Fig 1.

Novel therapies targeting H3K27M-mutant gliomas. (A)* Epigenetic therapies modify transcriptional activity at the level of chromatin. Competitive inhibition of BET family proteins reduce recognition of acetylated histones and subsequent transcription initiation. Additionally, inhibitors of EZH2 activity prevent formation of heterochromatin by inactivating the catalytic subunit of the PRC2 methyltransferase complex. Moreover, non-specific HDAC inhibitors reduce heterochromatin formation.
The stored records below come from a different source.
$ cat config.mk
export PLATFORM = sky130hd
export DESIGN_NAME = video_timing_gen
export DESIGN_NICKNAME = d
export VERILOG_FILES = /design/src/rtl/video_timing_gen.sv
export SDC_FILE = /design/constraint.sdc
export NUM_CORES = 1
export LEC_CHECK = 0
export ABC_CLOCK_PERIOD_IN_PS = 3300
export BUFFER_PORTS_ARGS = -buffer_cell sky130_fd_sc_hd__buf_2
export CAP_MARGIN = 20
export CORE_UTILIZATION = 55
export DETAILED_ROUTE_END_ITERATION = 7
export PLACE_DENSITY = 0.79
export SYNTH_ARGS = -nofsm -noshare
export SYNTH_HDL_FRONTEND = slang
export SYNTH_SLANG_ARGS = --single-unit
$ cat constraint.sdc
create_clock -name clk -period 3.3 [get_ports clk]
set_input_delay 0.99 -clock clk [delete_from_list [all_inputs] [get_ports clk]]
set_output_delay 0.99 -clock clk [all_outputs]
set_load 0.01 [all_outputs]
$ cat src/rtl/video_timing_gen.sv
// video_timing_gen: raster timing generator with pixel clock enable, h/v counters, blanking, sync and frame count.
module video_timing_gen #(
  parameter int CEN_DIV  = 4,
  parameter int HW       = 9,
  parameter int VW       = 9,
  parameter int H_ACTIVE = 256,
  parameter int H_TOTAL  = 384,
  parameter int HS_START = 280,
  parameter int HS_LEN   = 32,
  parameter int V_ACTIVE = 224,
  parameter int V_TOTAL  = 264,
  parameter int VS_START = 240,
  parameter int VS_LEN   = 3
) (
  input  logic          clk,
  input  logic          rst,
  output logic          pxl_cen,
  output logic [HW-1:0] hcnt,
  output logic [VW-1:0] vcnt,
  output logic          pxl_hb,
  output logic          pxl_vb,
  output logic          hs,
  output logic          vs,
  output logic [31:0]   frame_cnt,
  output logic          frame_pls
);
  localparam logic [3:0]    DMAX = 4'(CEN_DIV - 1);
  localparam logic [HW-1:0] HMAX = HW'(H_TOTAL - 1);
  localparam logic [VW-1:0] VMAX = VW'(V_TOTAL - 1);
  // one extra bit so sync end positions equal to 2**HW / 2**VW still compare correctly
  localparam logic [HW:0]   HA   = (HW+1)'(H_ACTIVE);
  localparam logic [HW:0]   HSS  = (HW+1)'(HS_START);
  localparam logic [HW:0]   HSE  = (HW+1)'(HS_START + HS_LEN);
  localparam logic [VW:0]   VA   = (VW+1)'(V_ACTIVE);
  localparam logic [VW:0]   VSS  = (VW+1)'(VS_START);
  localparam logic [VW:0]   VSE  = (VW+1)'(VS_START + VS_LEN);
  logic [3:0]    div;
  logic          h_wrap, v_wrap;
  logic [HW:0]   h_nx;
  logic [VW:0]   v_nx;
  always_comb begin
    h_wrap = hcnt == HMAX;
    v_wrap = vcnt == VMAX;
    h_nx   = h_wrap ? '0 : {1'b0, hcnt} + 1'b1;
    v_nx   = h_wrap ? (v_wrap ? '0 : {1'b0, vcnt} + 1'b1) : {1'b0, vcnt};
  end
  always_ff @(posedge clk or posedge rst) begin
    if (rst) begin
      div       <= '0;
      pxl_cen   <= 1'b0;
      hcnt      <= '0;
      vcnt      <= '0;
      pxl_hb    <= 1'b0;
      pxl_vb    <= 1'b0;
      hs        <= 1'b0;
      vs        <= 1'b0;
      frame_cnt <= '0;
      frame_pls <= 1'b0;
    end else begin
      div       <= div == DMAX ? '0 : div + 1'b1;
      pxl_cen   <= div == DMAX;
      frame_pls <= 1'b0;
      if (pxl_cen) begin
        hcnt      <= h_nx[HW-1:0];
        vcnt      <= v_nx[VW-1:0];
        pxl_hb    <= h_nx >= HA;
        pxl_vb    <= v_nx >= VA;
        hs        <= h_nx >= HSS && h_nx < HSE;
        vs        <= v_nx >= VSS && v_nx < VSE;
        frame_pls <= h_wrap && v_wrap;
        frame_cnt <= frame_cnt + 32'(h_wrap && v_wrap);
      end
    end
  end
endmodule

==> impl_metrics.env <==
export IMPL_outcome="finished, final reports clean"
export IMPL_finalSetupViolations=0
export IMPL_clkTransAtPathRegs_ns=0.07
export IMPL_critPathKind="flip-flop to flip-flop"
export IMPL_arrival_ns=3.29
export IMPL_grt_start_max_net_pins=33
export IMPL_min_period_over_period_pct=93.0
export IMPL_vias=2286
export IMPL_tightest_slew_ns=0.646
export IMPL_total_power_mw=1.47
export IMPL_port_buffers=57
export IMPL_finalHoldViolCount=0
export IMPL_area_growth_syn_to_layout_pct=17.7
export IMPL_core_um2=5170
export IMPL_ir_drop_mv=0.275
export IMPL_cts_htree_levels=3
export IMPL_ys_warn_count=0
export IMPL_routedWlPerCell_um=14.1
export IMPL_r2r_start="hcnt[0]$_DFFE_PP0P_"
export IMPL_cts_root_buf="clkbuf_8"
export IMPL_finalHoldWorstSlack_ns=0.458
export IMPL_syn_avg_cell_area_um2=10.5
export IMPL_cts_buffers_inserted=9
export IMPL_grt_setup_unrepaired="false"
export IMPL_antennaDiodeCount=0
export IMPL_cts_tree="done"
export IMPL_yosysTopAreaCell="dfrtp_1"
export IMPL_cp_end_kind="flip-flop"
export IMPL_grt_pass1_vias=2182
export IMPL_fin_nets=353
export IMPL_min_from="frame_cnt[31]$_DFFE_PP0P_"
export IMPL_yosysTopAreaCellShare_pct=50.2
export IMPL_synth_flop_cell="dfrtp_1"
export IMPL_synth_edf_count=0
export IMPL_clk_path_buf_depth=2
export IMPL_layout_setup_ws_ns=0.230
export IMPL_holdBufCountCts=0
export IMPL_fmax_mhz=326
export IMPL_antenna_left=0
export IMPL_p_per_area_nw_per_um2=418
export IMPL_finalWirelength_mm=5.93
export IMPL_hold_class="flip-flop to flip-flop"
export IMPL_grt_ovfl_total=0
export IMPL_antenna_found_initial=0
export IMPL_setup_tns_final_ns=0
export IMPL_syn_nets=291
export IMPL_syn_inst=284
export IMPL_first_pass_iters=5
export IMPL_synthArstFlopShare_pct=100
export IMPL_slew_headroom_pct=56.9
export IMPL_chipHeight_um=75.7
export IMPL_required_ns=3.52
export IMPL_fp_dieArea_um2=5740
export IMPL_max_cap_violations=0
export IMPL_drive_gt1_share_pct=26.2
export IMPL_die_x_um=75.7
export IMPL_dp_worst_setup_slack_ns=0.289
export IMPL_cts_resized=0
export IMPL_io_pins=58
export IMPL_dp_hpwl_mm=4.20
export IMPL_clk_latency_ns=0.34
export IMPL_initial_core_util_pct=57.8
export IMPL_ys_ff_latch=60
export IMPL_regToRegEndpoint="frame_cnt[21]$_DFFE_PP0P_"
export IMPL_cts_sinks=60
export IMPL_seq_area_frac_synth_pct=50.2
export IMPL_worst_r2r_setup_slack_ns=0.23
export IMPL_hold_path_depth=1
export IMPL_drc=0
export IMPL_clock_skew_final_ns=0.00918
export IMPL_reg2reg_depth=9
export IMPL_drt_initial_drc_count=179
export IMPL_hold_path_end="frame_cnt[31]$_DFFE_PP0P_"
export IMPL_place_gp_congestion=0.919
export IMPL_fin_crit_ns=3.07
export IMPL_ys_top_cells_by_area="dfrtp_1 50%, xnor2_1 7.9%, nand2_1 4.3%, xor2_1 3.5%, nor2_1 3.0%"
export IMPL_fill_cells=414
export IMPL_grtUsageTotal_pct=23.6
export IMPL_cp_start_kind="flip-flop"
export IMPL_num_rows=26
export IMPL_cts_setup_buffers=0
export IMPL_cp_startpoint="hcnt[0]$_DFFE_PP0P_"
export IMPL_vias_per_cell=5.43
export IMPL_synth_cell_types=48
export IMPL_grt_first_pass_wirelength_mm=9.94
export IMPL_critPathMaxFanout=8
export IMPL_syn_cell_area_um2=2990
export IMPL_leakage_nw=1.78
export IMPL_slew_viol_final=0
## how the worst max path moves through the flow
stage                                           end  cells past startpoint
after global placement    frame_cnt[17]$_DFFE_PP0P_                      9
after global routing      frame_cnt[21]$_DFFE_PP0P_                      9
after detailed placement  frame_cnt[21]$_DFFE_PP0P_                      9
after CTS                 frame_cnt[21]$_DFFE_PP0P_                      9
final                     frame_cnt[21]$_DFFE_PP0P_                      9
after floorplan           frame_cnt[17]$_DFFE_PP0P_                     10
## through the flow
step | area (µm²) | utilization, % | instances
final | 3520 | 68.0 | 421
after global routing | 3520 | 68.0 | 421
after CTS | 3520 | 68.0 | 421
after detailed placement | 3300 | 63.8 | 405
after global placement | 3300 | 63.8 | 405
after floorplan | 2990 | - | 284
## cells in the mapped netlist, types with 2 or more instances
| master | count |
|---|---|
| nand4_1 | 14 |
| mux2i_1 | 2 |
| and2_1 | 3 |
| nand4b_1 | 2 |
| inv_1 | 8 |
| a21oi_1 | 5 |
| xor2_1 | 12 |
| and4_1 | 4 |
| or2_2 | 2 |
| buf_6 | 6 |
| xnor2_1 | 27 |
| a31oi_1 | 2 |
| and3_1 | 3 |
| dfrtp_1 | 60 |
| nor3_1 | 7 |
| a21o_1 | 2 |
| ha_1 | 5 |
| o21ai_0 | 10 |
| buf_4 | 2 |
| nand2_1 | 34 |
| nor2_1 | 24 |
| nand3_1 | 17 |
| a211oi_1 | 2 |
| nor2b_1 | 2 |
| nor4_1 | 3 |
| mux2_2 | 4 |
## cell usage in the layout, fill, tap and decap left out, drive strengths merged, types with 8 or more instances in the layout
| master | n |
|---|---|
| nor2 | 24 |
| nor3 | 8 |
| dfrtp | 60 |
| xor2 | 12 |
| nand4 | 15 |
| buf | 61 |
| nand3 | 17 |
| clkbuf | 11 |
| o21ai | 10 |
| nand2 | 34 |
| xnor2 | 27 |
| inv | 8 |
## routing by layer
metal	vias up	part of all wire (%)	global-route usage, %
met5	-	0	0
met4	0	1.6	9.88
met3	10	4.2	7.28
met2	57	49	38.9
met1	1098	45	29.0
li1	1121	-	-
## state kept, by name (all words and copies together) (netlist names), 4 cells and up
signal,cells
hcnt,9
vcnt,9
div,4
frame_cnt,32
## critical path, stage by stage, from the launching register on
cell and delay (ns):
dfrtp_1 0.48, ha_1 0.28, nand2_1 0.14, or3_1 0.49
nor2_1 0.16, ha_1 0.18, nand4_1 0.23, nor4_1 0.64
nand3_1 0.20, xnor2_1 0.16
## report_power, final
group / internal [mW] / switching, mW
sequential: 0.735 / 0
combinational: 0.00207 / 0.0140
clock: 0.442 / 0.277
## kinds of logic after synthesis
| logic type | after synthesis | synth area share, % |
|---|---|---|
| xor gates and xnor gates | 39 | 11.4 |
| AOI/OAI and AO/OA | 32 | 7.53 |
| adders and majority gates | 5 | 2.09 |
| muxes | 6 | 2.18 |
| DFF | 60 | 50.2 |
| and+or+nand+nor | 124 | 22.5 |
| buffers and inverters | 18 | 4.06 |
Finally, prodrug GSK-J4/J1 increases H3K27 methylation by inhibition of K27-demethylases JMJD3 and UTX. (B) Therapeutic agents delivered by CED include omburtamab, a radioactive iodine isotope conjugated to the anti-glioma monoclonal antibody 8H9 (124I-8H9), which has undergone phase I evaluation [58]. Additionally, delivery of panobinostat nanoparticle formulation MTX110 via CED is ongoing (Phase I/II, PNOC015). (C) Emerging immune therapies include CAR T-cells against GD2, a disialoganglioside highly expressed in H3K27M gliomas. PD1/PDL1 immune checkpoint inhibitors prevent T-cell suppression, while IDO inhibitors increase T-cell activation at the site of tumors cells. Molecular therapies include small-molecule DRD2-antagonist ONC201, as well as inhibitors of EGFR to reduce tumor growth and proliferation [59].

Figure created with BioRender.com. *Figure 1A adapted from Hashizume (2017) [25].